Nine months into Russia’s invasion of Ukraine, it appears likely to fail to achieve any of its aims. It may be unable to seize Kyiv or occupy a significant portion of the country, even though its military has been making impressive gains on the battlefield. It will likely be forced to spend years rebuilding a damaged, expensive, and dispersed military. It will be constrained economically by a loss of high-tech exports and the prospect of years of recession and political isolation. It will have to pay for war reparations, and it will have to deal with a hostile Europe that sees its invasion as an act of aggression.

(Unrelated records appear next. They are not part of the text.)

<file path="src/hw/charger_irq_map.vh">
// Register map, field positions and detail codes for the charger status block
`ifndef CHARGER_IRQ_MAP_VH
`define CHARGER_IRQ_MAP_VH

// Register addresses
`define ADDR_IRQ_FLAGS 8'hB0
`define ADDR_IRQ_MASK 8'hB1
`define ADDR_SUMMARY_STATUS 8'hB2
`define ADDR_INPUT_BATTERY_DETAIL 8'hB3

// Reset values
`define RESET_IRQ_FLAGS 8'h00
`define RESET_IRQ_MASK 8'hFF
`define RESET_SUMMARY_STATUS 8'h00
`define RESET_INPUT_BATTERY_DETAIL 8'h00
`define READ_UNMAPPED 8'h00

// Shared bit positions of flags, mask and summary status
`define BIT_BYPASS 0
`define BIT_RESERVED 1
`define BIT_PRESENCE 2
`define BIT_CELL 3
`define BIT_CHARGE_ENGINE 4
`define BIT_WIRELESS_IN 5
`define BIT_WIRED_IN 6
`define BIT_ADAPTIVE_LIMIT 7

// Bits of the summary registers that can ever change
`define SOURCE_BITS 8'hFD

// Detection detail register layout
`define DETAIL_ABSENT_BIT 0
`define DETAIL_WIRELESS_LSB 3
`define DETAIL_WIRELESS_MSB 4
`define DETAIL_WIRED_LSB 5
`define DETAIL_WIRED_MSB 6

// Detail code widths
`define BYPASS_CODE_W 4
`define CELL_CODE_W 3
`define ENGINE_CODE_W 4
`define INPUT_CODE_W 2

// Detail code values
`define BYPASS_CODE_OK 4'h0
`define CELL_CODE_OK_HIGH 3'h3
`define CELL_CODE_OK_LOW 3'h4
`define ENGINE_CODE_PREQUAL 4'h0
`define ENGINE_CODE_FAST_CC 4'h1
`define ENGINE_CODE_FAST_CV 4'h2
`define ENGINE_CODE_TOP_OFF 4'h3
`define ENGINE_CODE_DONE 4'h5
`define ENGINE_CODE_OFF 4'h8
`define INPUT_BELOW_UVLO 2'h0
`define INPUT_LOW_HEADROOM 2'h1
`define INPUT_ABOVE_OVLO 2'h2
`define INPUT_VALID 2'h3

`endif

</file>
<file path="src/hw/charger_status_decode.v">
// Combinational decode of sub-block detail codes into summary and detail bytes
`timescale 1ns/1ps
`include "charger_irq_map.vh"

module charger_status_decode (
   input wire [`BYPASS_CODE_W-1:0] bypassDetailCode,
   input wire [`CELL_CODE_W-1:0] cellDetailCode,
   input wire [`ENGINE_CODE_W-1:0] chargeEngineDetailCode,
   input wire thermalRegulationActive,
   input wire [`INPUT_CODE_W-1:0] wirelessInDetailCode,
   input wire [`INPUT_CODE_W-1:0] wiredInDetailCode,
   input wire cellAbsentFlag,
   input wire adaptiveInputCurrentLimit,
   output reg [7:0] summary,
   output reg [7:0] detail
);

   reg engineCodeGood;

   always @* begin
      engineCodeGood = (chargeEngineDetailCode == `ENGINE_CODE_PREQUAL) ||
                       (chargeEngineDetailCode == `ENGINE_CODE_FAST_CC) ||
                       (chargeEngineDetailCode == `ENGINE_CODE_FAST_CV) ||
                       (chargeEngineDetailCode == `ENGINE_CODE_TOP_OFF) ||
                       (chargeEngineDetailCode == `ENGINE_CODE_DONE) ||
                       (chargeEngineDetailCode == `ENGINE_CODE_OFF);
      summary = `RESET_SUMMARY_STATUS;
      summary[`BIT_BYPASS] = (bypassDetailCode == `BYPASS_CODE_OK);
      summary[`BIT_PRESENCE] = ~cellAbsentFlag;
      summary[`BIT_CELL] = (cellDetailCode == `CELL_CODE_OK_HIGH) ||
                           (cellDetailCode == `CELL_CODE_OK_LOW);
      // Thermal fold-back overrides an otherwise good engine code
      summary[`BIT_CHARGE_ENGINE] = engineCodeGood & ~thermalRegulationActive;
      summary[`BIT_WIRELESS_IN] = (wirelessInDetailCode == `INPUT_VALID);
      summary[`BIT_WIRED_IN] = (wiredInDetailCode == `INPUT_VALID);
      summary[`BIT_ADAPTIVE_LIMIT] = ~adaptiveInputCurrentLimit;
      detail = `RESET_INPUT_BATTERY_DETAIL;
      detail[`DETAIL_ABSENT_BIT] = cellAbsentFlag;
      detail[`DETAIL_WIRELESS_MSB:`DETAIL_WIRELESS_LSB] = wirelessInDetailCode;
      detail[`DETAIL_WIRED_MSB:`DETAIL_WIRED_LSB] = wiredInDetailCode;
   end

endmodule // charger_status_decode

</file>
<file path="src/hw/charger_irq_status_regs.v">
// Charger interrupt mask, summary status, detail and flag registers with interrupt pin
`timescale 1ns/1ps
`include "charger_irq_map.vh"

module charger_irq_status_regs (
   input wire clk,
   input wire rstn,
   // Register port, fed by the serial interface engine
   input wire [7:0] regAddr,
   input wire regWriteEn,
   input wire [7:0] regWriteData,
   input wire regReadEn,
   output reg [7:0] regReadData,
   output reg regReadValid,
   // Sub-block conditions
   input wire [`BYPASS_CODE_W-1:0] bypassDetailCode,
   input wire [`CELL_CODE_W-1:0] cellDetailCode,
   input wire [`ENGINE_CODE_W-1:0] chargeEngineDetailCode,
   input wire thermalRegulationActive,
   input wire [`INPUT_CODE_W-1:0] wirelessInDetailCode,
   input wire [`INPUT_CODE_W-1:0] wiredInDetailCode,
   input wire cellAbsentFlag,
   input wire adaptiveInputCurrentLimit,
   // Interrupt indication and shared open-drain pin
   output reg chargerIrq,
   output wire irqPinOut,
   output wire irqPinOe,
   // Direct views for the surrounding logic
   output reg [7:0] chargerIrqFlags,
   output reg [7:0] chargerIrqMask
);

   wire [7:0] liveSummary;
   wire [7:0] liveDetail;
   reg [7:0] summaryStatus;
   reg [7:0] inputBatteryDetail;
   reg primed;
   wire [7:0] next_chargerIrqFlags;
   reg [7:0] next_chargerIrqMask;
   reg [7:0] next_regReadData;
   wire flagRead;
   wire maskWrite;
   wire [7:0] changed;
   wire [7:0] pendingUnmasked;

   charger_status_decode decoder (
      .bypassDetailCode(bypassDetailCode),
      .cellDetailCode(cellDetailCode),
      .chargeEngineDetailCode(chargeEngineDetailCode),
      .thermalRegulationActive(thermalRegulationActive),
      .wirelessInDetailCode(wirelessInDetailCode),
      .wiredInDetailCode(wiredInDetailCode),
      .cellAbsentFlag(cellAbsentFlag),
      .adaptiveInputCurrentLimit(adaptiveInputCurrentLimit),
      .summary(liveSummary),
      .detail(liveDetail)
   );

   assign flagRead = regReadEn && (regAddr == `ADDR_IRQ_FLAGS);
   assign maskWrite = regWriteEn && (regAddr == `ADDR_IRQ_MASK);

   // Status and detail copies are refreshed every cycle; the port never writes them
   always @(posedge clk) begin
      if (!rstn) begin
         summaryStatus <= `RESET_SUMMARY_STATUS;
         inputBatteryDetail <= `RESET_INPUT_BATTERY_DETAIL;
         primed <= 1'b0;
      end else begin
         summaryStatus <= liveSummary;
         inputBatteryDetail <= liveDetail;
         primed <= 1'b1;
      end
   end

   // First load after reset is a baseline, not a change, so no spurious flags at power-up
   assign changed = primed ? ((liveSummary ^ summaryStatus) & `SOURCE_BITS) : 8'h00;

   // Mask: software steers every source bit, reserved bit stays at its reset one
   always @* begin
      next_chargerIrqMask = chargerIrqMask;
      if (maskWrite) begin
         next_chargerIrqMask = (regWriteData & `SOURCE_BITS) |
                               (`RESET_IRQ_MASK & ~`SOURCE_BITS);
      end
   end

   always @(posedge clk) begin
      if (!rstn) begin
         chargerIrqMask <= `RESET_IRQ_MASK;
      end else begin
         chargerIrqMask <= next_chargerIrqMask;
      end
   end

   // Per-bit flags: a change in the same cycle as the clearing read survives
   genvar i;
   generate
      for (i = 0; i < 8; i = i + 1) begin : flagBit
         assign next_chargerIrqFlags[i] = changed[i] |
                                          (chargerIrqFlags[i] & ~flagRead);
      end
   endgenerate

   // One register for the whole flag byte keeps a single driver per signal
   always @(posedge clk) begin
      if (!rstn) begin
         chargerIrqFlags <= `RESET_IRQ_FLAGS;
      end else begin
         chargerIrqFlags <= next_chargerIrqFlags;
      end
   end

   // Masking only gates chargerIrq and the pin; the flag itself is still kept
   assign pendingUnmasked = next_chargerIrqFlags & ~next_chargerIrqMask;

   always @(posedge clk) begin
      if (!rstn) begin
         chargerIrq <= 1'b0;
      end else begin
         chargerIrq <= |pendingUnmasked;
      end
   end

   // Open-drain pin pulls low while an unmasked flag is pending
   assign irqPinOut = 1'b0;
   assign irqPinOe = chargerIrq;

   // Read data: the flag value returned is the one before the clearing read
   always @* begin
      if (regAddr == `ADDR_IRQ_FLAGS) begin
         next_regReadData = chargerIrqFlags;
      end else if (regAddr == `ADDR_IRQ_MASK) begin
         next_regReadData = chargerIrqMask;
      end else if (regAddr == `ADDR_SUMMARY_STATUS) begin
         next_regReadData = summaryStatus;
      end else if (regAddr == `ADDR_INPUT_BATTERY_DETAIL) begin
         next_regReadData = inputBatteryDetail;
      end else begin
         next_regReadData = `READ_UNMAPPED;
      end
   end

   always @(posedge clk) begin
      if (!rstn) begin
         regReadData <= `READ_UNMAPPED;
         regReadValid <= 1'b0;
      end else begin
         regReadValid <= regReadEn;
         if (regReadEn) begin
            regReadData <= next_regReadData;
         end
      end
   end

endmodule // charger_irq_status_regs

</file>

Yet the Kremlin’s hubris rested on a basic failure to grasp not just the deep roots of Ukrainian identity, but also the extent to which Ukraine has changed in the years since the Soviet collapse. While the oligarchs who backed Yanukovych in 2010 favored closer ties with Russia, the pro-Western policies of Petro Poroshenko and, now, Volodymyr Zelensky, have forged an identity that unites citizens across Ukraine’s regions, linguistic and religious backgrounds. They have pushed for international recognition of the Stalinist famine as a genocide, promoted education in Ukraine’s native language, and called for the country to receive a Membership Action Plan from NATO.
In short, they have fought for the path that the Ukrainian people voted for when they won independence: an open society with respect for human rights and the rule of law, fully integrated with Europe, where every Ukrainian citizen can realize their full potential – free of discrimination, corruption, and external influence. By contrast, Putin’s core aim – indeed his obsession – has been to erase this idea of Ukraine: its identity, its agency, its territory.